WHAT THE TASK ASKS |
Output every line of the listing as it stands.

AVAILABLE DATA |
**src/sv/stk_pkg.sv**
```systemverilog
`timescale 1ns / 1ps
`default_nettype none
// ----------------------------------------------------------------------------
// stk_pkg
// Shared constants, types and the arctangent table of the Stokes calculator.
// ----------------------------------------------------------------------------
package stk_pkg;

    localparam int INTENSITY_BITS_DEF = 16;
    localparam int CORDIC_STEPS_DEF   = 16;

    localparam int STOKES_W = 17;
    localparam int DEG_W    = 16;
    localparam int ORI_W    = 16;
    localparam int ELL_W    = 15;
    localparam int QUO_W    = 16;

    // angle accumulator, 2^20 = pi
    localparam int ANG_W    = 23;
    localparam int ANG_PI   = 1048576;
    localparam int ATAN_LEN = 24;
    localparam int ORI_LIM  = 16384;
    localparam int ELL_LIM  = 8192;
    localparam int HALF_SH  = 6;
    localparam int HALF_RND = 32;

    // fraction bits of the two square roots
    localparam int DEG_FRAC = 14;
    localparam int LIN_FRAC = 16;

    typedef struct packed {
        logic                    null_vec;
        logic signed [ANG_W-1:0] z;
    } cordic_res_t;

    function automatic logic signed [ANG_W-1:0] atan_entry(input int idx);
        logic signed [ANG_W-1:0] v;
        case (idx)
            0:       v = ANG_W'(262144);
            1:       v = ANG_W'(154753);
            2:       v = ANG_W'(81767);
            3:       v = ANG_W'(41506);
            4:       v = ANG_W'(20834);
            5:       v = ANG_W'(10427);
            6:       v = ANG_W'(5215);
            7:       v = ANG_W'(2608);
            8:       v = ANG_W'(1304);
            9:       v = ANG_W'(652);
            10:      v = ANG_W'(326);
            11:      v = ANG_W'(163);
            12:      v = ANG_W'(81);
            13:      v = ANG_W'(41);
            14:      v = ANG_W'(20);
            15:      v = ANG_W'(10);
            16:      v = ANG_W'(5);
            17:      v = ANG_W'(3);
            18:      v = ANG_W'(1);
            19:      v = ANG_W'(1);
            default: v = '0;
        endcase
        return v;
    endfunction

    // round the accumulator to the output scale and clamp it; a null vector gives 0
    function automatic logic signed [ANG_W-1:0] half_angle(input cordic_res_t r,
                                                            input int lim);
        logic signed [ANG_W-1:0] q;
        logic signed [ANG_W-1:0] hi;
        q  = (r.z + ANG_W'(HALF_RND)) >>> HALF_SH;
        hi = ANG_W'(lim);
        if (r.null_vec) begin
            q = '0;
        end else if (q > hi) begin
            q = hi;
        end else if (q < -hi) begin
            q = -hi;
        end
        return q;
    endfunction

endpackage
`default_nettype wire

```
**src/sv/stk_cordic.sv**
```systemverilog
`timescale 1ns / 1ps
`default_nettype none
// ----------------------------------------------------------------------------
// stk_cordic
// Pipelined vectoring CORDIC, atan2(y, x) with 2^20 = pi.
// A quadrant stage folds x < 0 into the right half plane, then one
// micro-rotation per stage.
// ----------------------------------------------------------------------------
module stk_cordic
    import stk_pkg::*;
#(
    parameter int XW    = 34,
    parameter int STEPS = CORDIC_STEPS_DEF
) (
    input  wire logic                 aclk,
    input  wire logic                 en,
    input  wire logic signed [XW-1:0] x_in,
    input  wire logic signed [XW-1:0] y_in,
    output cordic_res_t               res_out
);

    localparam int N  = (STEPS < ATAN_LEN) ? STEPS : ATAN_LEN;
    localparam int CW = XW + 2;
    localparam logic signed [ANG_W-1:0] Z_PI = ANG_W'(ANG_PI);

    logic signed [CW-1:0]    x_reg   [0:N];
    logic signed [CW-1:0]    y_reg   [0:N];
    logic signed [ANG_W-1:0] z_reg   [0:N];
    logic                    nul_reg [0:N];

    logic signed [CW-1:0]    x_ext, y_ext, x0_next, y0_next;
    logic signed [ANG_W-1:0] z0_next;

    always_comb begin
        x_ext   = CW'(x_in);
        y_ext   = CW'(y_in);
        x0_next = x_ext;
        y0_next = y_ext;
        z0_next = '0;
        if (x_in < 0) begin
            x0_next = -x_ext;
            y0_next = -y_ext;
            z0_next = (y_in >= 0) ? Z_PI : -Z_PI;
        end
    end

    always_ff @(posedge aclk) begin
        if (en) begin
            x_reg[0]   <= x0_next;
            y_reg[0]   <= y0_next;
            z_reg[0]   <= z0_next;
            nul_reg[0] <= (x_in == 0) && (y_in == 0);
        end
    end

    genvar k;
    generate
        for (k = 0; k < N; k++) begin : g_rot
            always_ff @(posedge aclk) begin
                if (en) begin
                    nul_reg[k+1] <= nul_reg[k];
                    if (y_reg[k] >= 0) begin
                        x_reg[k+1] <= x_reg[k] + (y_reg[k] >>> k);
                        y_reg[k+1] <= y_reg[k] - (x_reg[k] >>> k);
                        z_reg[k+1] <= z_reg[k] + atan_entry(k);
                    end else begin
                        x_reg[k+1] <= x_reg[k] - (y_reg[k] >>> k);
                        y_reg[k+1] <= y_reg[k] + (x_reg[k] >>> k);
                        z_reg[k+1] <= z_reg[k] - atan_entry(k);
                    end
                end
            end
        end
    endgenerate

    assign res_out.null_vec = nul_reg[N];
    assign res_out.z        = z_reg[N];

endmodule
`default_nettype wire

```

EXERCISE ANSWER |
**src/sv/stk_pkg.sv**
```systemverilog
`timescale 1ns / 1ps
`default_nettype none
// ----------------------------------------------------------------------------
// stk_pkg
// Shared constants, types and the arctangent table of the Stokes calculator.
// ----------------------------------------------------------------------------
package stk_pkg;

    localparam int INTENSITY_BITS_DEF = 16;
    localparam int CORDIC_STEPS_DEF   = 16;

    localparam int STOKES_W = 17;
    localparam int DEG_W    = 16;
    localparam int ORI_W    = 16;
    localparam int ELL_W    = 15;
    localparam int QUO_W    = 16;

    // angle accumulator, 2^20 = pi
    localparam int ANG_W    = 23;
    localparam int ANG_PI   = 1048576;
    localparam int ATAN_LEN = 24;
    localparam int ORI_LIM  = 16384;
    localparam int ELL_LIM  = 8192;
    localparam int HALF_SH  = 6;
    localparam int HALF_RND = 32;

    // fraction bits of the two square roots
    localparam int DEG_FRAC = 14;
    localparam int LIN_FRAC = 16;

    typedef struct packed {
        logic                    null_vec;
        logic signed [ANG_W-1:0] z;
    } cordic_res_t;

    function automatic logic signed [ANG_W-1:0] atan_entry(input int idx);
        logic signed [ANG_W-1:0] v;
        case (idx)
            0:       v = ANG_W'(262144);
            1:       v = ANG_W'(154753);
            2:       v = ANG_W'(81767);
            3:       v = ANG_W'(41506);
            4:       v = ANG_W'(20834);
            5:       v = ANG_W'(10427);
            6:       v = ANG_W'(5215);
            7:       v = ANG_W'(2608);
            8:       v = ANG_W'(1304);
            9:       v = ANG_W'(652);
            10:      v = ANG_W'(326);
            11:      v = ANG_W'(163);
            12:      v = ANG_W'(81);
            13:      v = ANG_W'(41);
            14:      v = ANG_W'(20);
            15:      v = ANG_W'(10);
            16:      v = ANG_W'(5);
            17:      v = ANG_W'(3);
            18:      v = ANG_W'(1);
            19:      v = ANG_W'(1);
            default: v = '0;
        endcase
        return v;
    endfunction

    // round the accumulator to the output scale and clamp it; a null vector gives 0
    function automatic logic signed [ANG_W-1:0] half_angle(input cordic_res_t r,
                                                            input int lim);
        logic signed [ANG_W-1:0] q;
        logic signed [ANG_W-1:0] hi;
        q  = (r.z + ANG_W'(HALF_RND)) >>> HALF_SH;
        hi = ANG_W'(lim);
        if (r.null_vec) begin
            q = '0;
        end else if (q > hi) begin
            q = hi;
        end else if (q < -hi) begin
            q = -hi;
        end
        return q;
    endfunction

endpackage
`default_nettype wire

```
**src/sv/stk_cordic.sv**
```systemverilog
`timescale 1ns / 1ps
`default_nettype none
// ----------------------------------------------------------------------------
// stk_cordic
// Pipelined vectoring CORDIC, atan2(y, x) with 2^20 = pi.
// A quadrant stage folds x < 0 into the right half plane, then one
// micro-rotation per stage.
// ----------------------------------------------------------------------------
module stk_cordic
    import stk_pkg::*;
#(
    parameter int XW    = 34,
    parameter int STEPS = CORDIC_STEPS_DEF
) (
    input  wire logic                 aclk,
    input  wire logic                 en,
    input  wire logic signed [XW-1:0] x_in,
    input  wire logic signed [XW-1:0] y_in,
    output cordic_res_t               res_out
);

    localparam int N  = (STEPS < ATAN_LEN) ? STEPS : ATAN_LEN;
    localparam int CW = XW + 2;
    localparam logic signed [ANG_W-1:0] Z_PI = ANG_W'(ANG_PI);

    logic signed [CW-1:0]    x_reg   [0:N];
    logic signed [CW-1:0]    y_reg   [0:N];
    logic signed [ANG_W-1:0] z_reg   [0:N];
    logic                    nul_reg [0:N];

    logic signed [CW-1:0]    x_ext, y_ext, x0_next, y0_next;
    logic signed [ANG_W-1:0] z0_next;

    always_comb begin
        x_ext   = CW'(x_in);
        y_ext   = CW'(y_in);
        x0_next = x_ext;
        y0_next = y_ext;
        z0_next = '0;
        if (x_in < 0) begin
            x0_next = -x_ext;
            y0_next = -y_ext;
            z0_next = (y_in >= 0) ? Z_PI : -Z_PI;
        end
    end

    always_ff @(posedge aclk) begin
        if (en) begin
            x_reg[0]   <= x0_next;
            y_reg[0]   <= y0_next;
            z_reg[0]   <= z0_next;
            nul_reg[0] <= (x_in == 0) && (y_in == 0);
        end
    end

    genvar k;
    generate
        for (k = 0; k < N; k++) begin : g_rot
            always_ff @(posedge aclk) begin
                if (en) begin
                    nul_reg[k+1] <= nul_reg[k];
                    if (y_reg[k] >= 0) begin
                        x_reg[k+1] <= x_reg[k] + (y_reg[k] >>> k);
                        y_reg[k+1] <= y_reg[k] - (x_reg[k] >>> k);
                        z_reg[k+1] <= z_reg[k] + atan_entry(k);
                    end else begin
                        x_reg[k+1] <= x_reg[k] - (y_reg[k] >>> k);
                        y_reg[k+1] <= y_reg[k] + (x_reg[k] >>> k);
                        z_reg[k+1] <= z_reg[k] - atan_entry(k);
                    end
                end
            end
        end
    endgenerate

    assign res_out.null_vec = nul_reg[N];
    assign res_out.z        = z_reg[N];

endmodule
`default_nettype wire

```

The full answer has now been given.